Your goal:
Write out every line below that contains "about".
Top of Materials provided
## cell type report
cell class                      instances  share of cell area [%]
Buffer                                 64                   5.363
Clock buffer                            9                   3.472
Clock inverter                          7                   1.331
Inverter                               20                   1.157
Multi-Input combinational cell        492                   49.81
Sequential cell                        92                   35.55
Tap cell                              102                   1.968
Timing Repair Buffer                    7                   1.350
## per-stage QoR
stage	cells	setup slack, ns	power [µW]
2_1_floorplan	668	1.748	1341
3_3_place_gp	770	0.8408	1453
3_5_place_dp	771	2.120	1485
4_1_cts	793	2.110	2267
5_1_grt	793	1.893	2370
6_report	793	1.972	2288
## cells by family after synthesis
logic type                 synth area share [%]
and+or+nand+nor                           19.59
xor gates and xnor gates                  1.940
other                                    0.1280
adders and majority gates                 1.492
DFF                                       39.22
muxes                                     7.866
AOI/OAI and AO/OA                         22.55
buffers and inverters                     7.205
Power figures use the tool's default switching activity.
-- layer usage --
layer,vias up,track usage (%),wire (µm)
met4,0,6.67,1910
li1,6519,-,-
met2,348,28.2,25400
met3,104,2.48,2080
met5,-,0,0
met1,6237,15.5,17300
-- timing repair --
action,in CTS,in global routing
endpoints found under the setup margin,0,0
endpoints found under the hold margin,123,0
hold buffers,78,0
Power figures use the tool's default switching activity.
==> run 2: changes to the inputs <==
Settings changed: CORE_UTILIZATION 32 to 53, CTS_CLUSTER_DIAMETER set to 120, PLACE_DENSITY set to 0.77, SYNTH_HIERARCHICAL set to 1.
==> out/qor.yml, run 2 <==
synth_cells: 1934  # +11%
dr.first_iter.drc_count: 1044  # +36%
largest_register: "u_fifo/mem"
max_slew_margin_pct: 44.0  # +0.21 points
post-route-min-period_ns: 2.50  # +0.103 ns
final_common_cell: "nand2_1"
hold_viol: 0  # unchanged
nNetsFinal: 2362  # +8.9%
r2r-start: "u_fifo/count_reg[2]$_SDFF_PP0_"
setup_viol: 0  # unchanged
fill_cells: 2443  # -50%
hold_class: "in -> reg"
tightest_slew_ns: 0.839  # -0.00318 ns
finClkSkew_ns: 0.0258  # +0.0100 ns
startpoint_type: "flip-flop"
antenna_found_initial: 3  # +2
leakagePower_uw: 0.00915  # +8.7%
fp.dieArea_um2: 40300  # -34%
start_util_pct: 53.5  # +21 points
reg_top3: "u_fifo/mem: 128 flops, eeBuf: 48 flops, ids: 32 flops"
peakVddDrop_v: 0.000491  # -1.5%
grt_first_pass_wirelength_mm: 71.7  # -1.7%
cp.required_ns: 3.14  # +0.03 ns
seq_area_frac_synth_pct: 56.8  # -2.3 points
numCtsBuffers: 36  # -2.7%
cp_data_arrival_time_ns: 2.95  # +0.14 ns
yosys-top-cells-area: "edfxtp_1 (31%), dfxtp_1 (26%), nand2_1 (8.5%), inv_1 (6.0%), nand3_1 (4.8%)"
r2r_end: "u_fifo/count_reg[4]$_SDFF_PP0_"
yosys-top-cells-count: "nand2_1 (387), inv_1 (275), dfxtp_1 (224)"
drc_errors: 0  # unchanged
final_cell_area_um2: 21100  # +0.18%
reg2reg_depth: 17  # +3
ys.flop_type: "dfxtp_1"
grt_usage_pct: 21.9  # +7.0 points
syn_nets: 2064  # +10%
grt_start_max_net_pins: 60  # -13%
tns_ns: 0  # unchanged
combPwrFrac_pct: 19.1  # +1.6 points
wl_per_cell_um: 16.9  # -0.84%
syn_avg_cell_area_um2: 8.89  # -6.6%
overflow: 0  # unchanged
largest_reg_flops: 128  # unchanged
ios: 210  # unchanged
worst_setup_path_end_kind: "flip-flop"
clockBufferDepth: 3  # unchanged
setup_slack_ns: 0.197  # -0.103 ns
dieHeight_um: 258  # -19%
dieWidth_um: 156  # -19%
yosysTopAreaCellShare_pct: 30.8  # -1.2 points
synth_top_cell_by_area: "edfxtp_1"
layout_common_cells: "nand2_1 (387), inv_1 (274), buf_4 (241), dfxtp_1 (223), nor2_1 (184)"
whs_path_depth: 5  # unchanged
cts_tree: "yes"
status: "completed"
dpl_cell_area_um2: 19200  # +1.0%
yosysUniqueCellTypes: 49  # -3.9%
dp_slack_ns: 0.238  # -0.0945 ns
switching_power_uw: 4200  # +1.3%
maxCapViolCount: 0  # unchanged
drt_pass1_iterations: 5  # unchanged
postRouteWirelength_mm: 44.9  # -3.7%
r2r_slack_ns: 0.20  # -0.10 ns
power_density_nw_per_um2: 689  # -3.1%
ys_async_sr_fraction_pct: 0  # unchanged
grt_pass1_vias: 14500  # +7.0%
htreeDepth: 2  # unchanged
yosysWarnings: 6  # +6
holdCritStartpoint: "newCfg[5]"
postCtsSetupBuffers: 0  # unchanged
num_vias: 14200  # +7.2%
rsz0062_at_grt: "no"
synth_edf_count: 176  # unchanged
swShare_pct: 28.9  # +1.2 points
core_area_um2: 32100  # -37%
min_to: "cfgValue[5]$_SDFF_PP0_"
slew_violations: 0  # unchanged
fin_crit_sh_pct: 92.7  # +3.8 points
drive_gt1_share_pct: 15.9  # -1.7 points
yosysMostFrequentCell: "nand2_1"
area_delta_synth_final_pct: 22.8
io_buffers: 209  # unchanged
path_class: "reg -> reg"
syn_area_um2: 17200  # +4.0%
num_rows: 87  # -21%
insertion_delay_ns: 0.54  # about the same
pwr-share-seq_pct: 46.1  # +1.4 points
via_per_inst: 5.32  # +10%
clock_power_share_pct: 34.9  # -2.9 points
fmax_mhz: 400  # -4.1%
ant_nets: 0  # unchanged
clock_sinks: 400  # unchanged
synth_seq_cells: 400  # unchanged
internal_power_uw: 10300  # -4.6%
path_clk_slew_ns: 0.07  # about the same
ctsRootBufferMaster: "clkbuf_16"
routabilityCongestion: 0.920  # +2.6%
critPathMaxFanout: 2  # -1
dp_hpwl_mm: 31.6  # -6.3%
--- src/verilog/bqf_pkg.sv ---
// Package of constants and types for the block data query and fault notice engine.
package bqf_pkg;
   // ----------------------------------------------------------------
   // Subfunction codes
   // ----------------------------------------------------------------
   localparam logic [7:0] SFC_QUERY = 8'h0c;
   localparam logic [7:0] SFC_ANSWER = 8'h0d;
   localparam logic [7:0] SFC_FAULT = 8'h0f;
   // ----------------------------------------------------------------
   // Datagram layout and limits
   // ----------------------------------------------------------------
   localparam int PIECE_BYTES = 16;
   localparam logic [7:0] PIECE_LEN = 8'h10;
   localparam logic [7:0] MAX_LEN = 8'h80;
   localparam int DATA_BYTES = 256;
   localparam logic [7:0] RED_DEV_A = 8'h1e;
   localparam logic [7:0] RED_DEV_B = 8'h1f;
   // ----------------------------------------------------------------
   // Block I/O configuration codes
   // ----------------------------------------------------------------
   localparam logic [1:0] IOCFG_IN = 2'h1;
   localparam logic [1:0] IOCFG_OUT = 2'h2;
   localparam logic [1:0] IOCFG_MIX = 2'h3;
   // ----------------------------------------------------------------
   // Fault description bits with family restrictions
   // ----------------------------------------------------------------
   localparam int DESC_FAILED_SWITCH = 0;
   localparam int DESC_FEEDBACK = 7;
   localparam logic [7:0] DESC_UNUSED_AOUT = 8'h06;
   localparam logic [7:0] DESC_UNUSED_AIN = 8'h18;
   // ----------------------------------------------------------------
   // Block families and sequencer states
   // ----------------------------------------------------------------
   typedef enum logic [2:0] {
      FAM_DISCRETE, FAM_HSC, FAM_ANALOG, FAM_CS_AIO, FAM_CS_AOUT, FAM_CS_AIN, FAM_RTD_TC, FAM_GATE_ARRAY
   } bqf_family_e;
   typedef enum logic [2:0] {
      ST_IDLE, ST_ANS_HDR, ST_ANS_DATA, ST_FLT_HDR, ST_FLT_DATA, ST_FLT_NEXT
   } bqf_state_e;
endpackage : bqf_pkg
$ cat src/core/thc_pkg.sv
// Package for the two-hand control monitor: timing, LED codes, carriers.
// Assumes a 200 MHz system clock and inputs synchronous to it.
package thc_pkg;

  // ==========================================================
  // Timing
  localparam int unsigned CLK_HZ = 200_000_000;
  localparam int unsigned SIMUL_MS = 500;
  localparam int unsigned FB_OFF_MS = 150;
  localparam int unsigned INIT_CYCLES = 16;
  localparam int unsigned FLASH_MS = 250;
  localparam int unsigned SIMUL_CYCLES = CLK_HZ / 1000 * SIMUL_MS;
  localparam int unsigned FB_OFF_CYCLES = CLK_HZ / 1000 * FB_OFF_MS;
  localparam int unsigned FLASH_CYCLES = CLK_HZ / 1000 * FLASH_MS;

  // ==========================================================
  // Flash code 1,8 pattern: one pulse, pause, eight pulses
  localparam int unsigned CODE_FIRST = 1;
  localparam int unsigned CODE_SECOND = 8;
  localparam logic [4:0] CODE_LEN = 5'h18;

  // ==========================================================
  // Status bits (sticky, write one to clear)
  localparam int unsigned ST_PRE_ERR = 0;
  localparam int unsigned ST_OFF_ERR = 1;
  localparam int unsigned ST_SIMUL_ERR = 2;
  localparam int unsigned ST_ON = 3;
  localparam int unsigned ST_OFF = 4;
  localparam logic [4:0] MASK_RESET = 5'h00;

  // Register indices
  localparam logic [1:0] ADR_STATUS = 2'h0;
  localparam logic [1:0] ADR_MASK = 2'h1;
  localparam logic [1:0] ADR_STATE = 2'h2;

  // ==========================================================
  // Carriers
  typedef struct packed {
    logic button_one;
    logic button_two;
    logic feedback_loop_first;
    logic feedback_loop_second;
    logic or_link_input;
    logic and_link_input;
    logic mode_strap;
  } thc_in_s;

  typedef struct packed {
    logic safety_one;
    logic safety_two;
    logic aux_status_output;
    logic power_led;
    logic channel_one_led;
    logic channel_two_led;
  } thc_out_s;

  // Main controller states
  typedef enum logic [6:0] {
    THC_INIT = 7'h01,
    THC_WAIT_FB = 7'h02,
    THC_IDLE = 7'h04,
    THC_ARMED = 7'h08,
    THC_ON = 7'h10,
    THC_RELEASE = 7'h20,
    THC_LOCKED = 7'h40
  } thc_state_e;

endpackage : thc_pkg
Bottom of Materials provided
Written response:
insertion_delay_ns: 0.54  # about the same
path_clk_slew_ns: 0.07  # about the same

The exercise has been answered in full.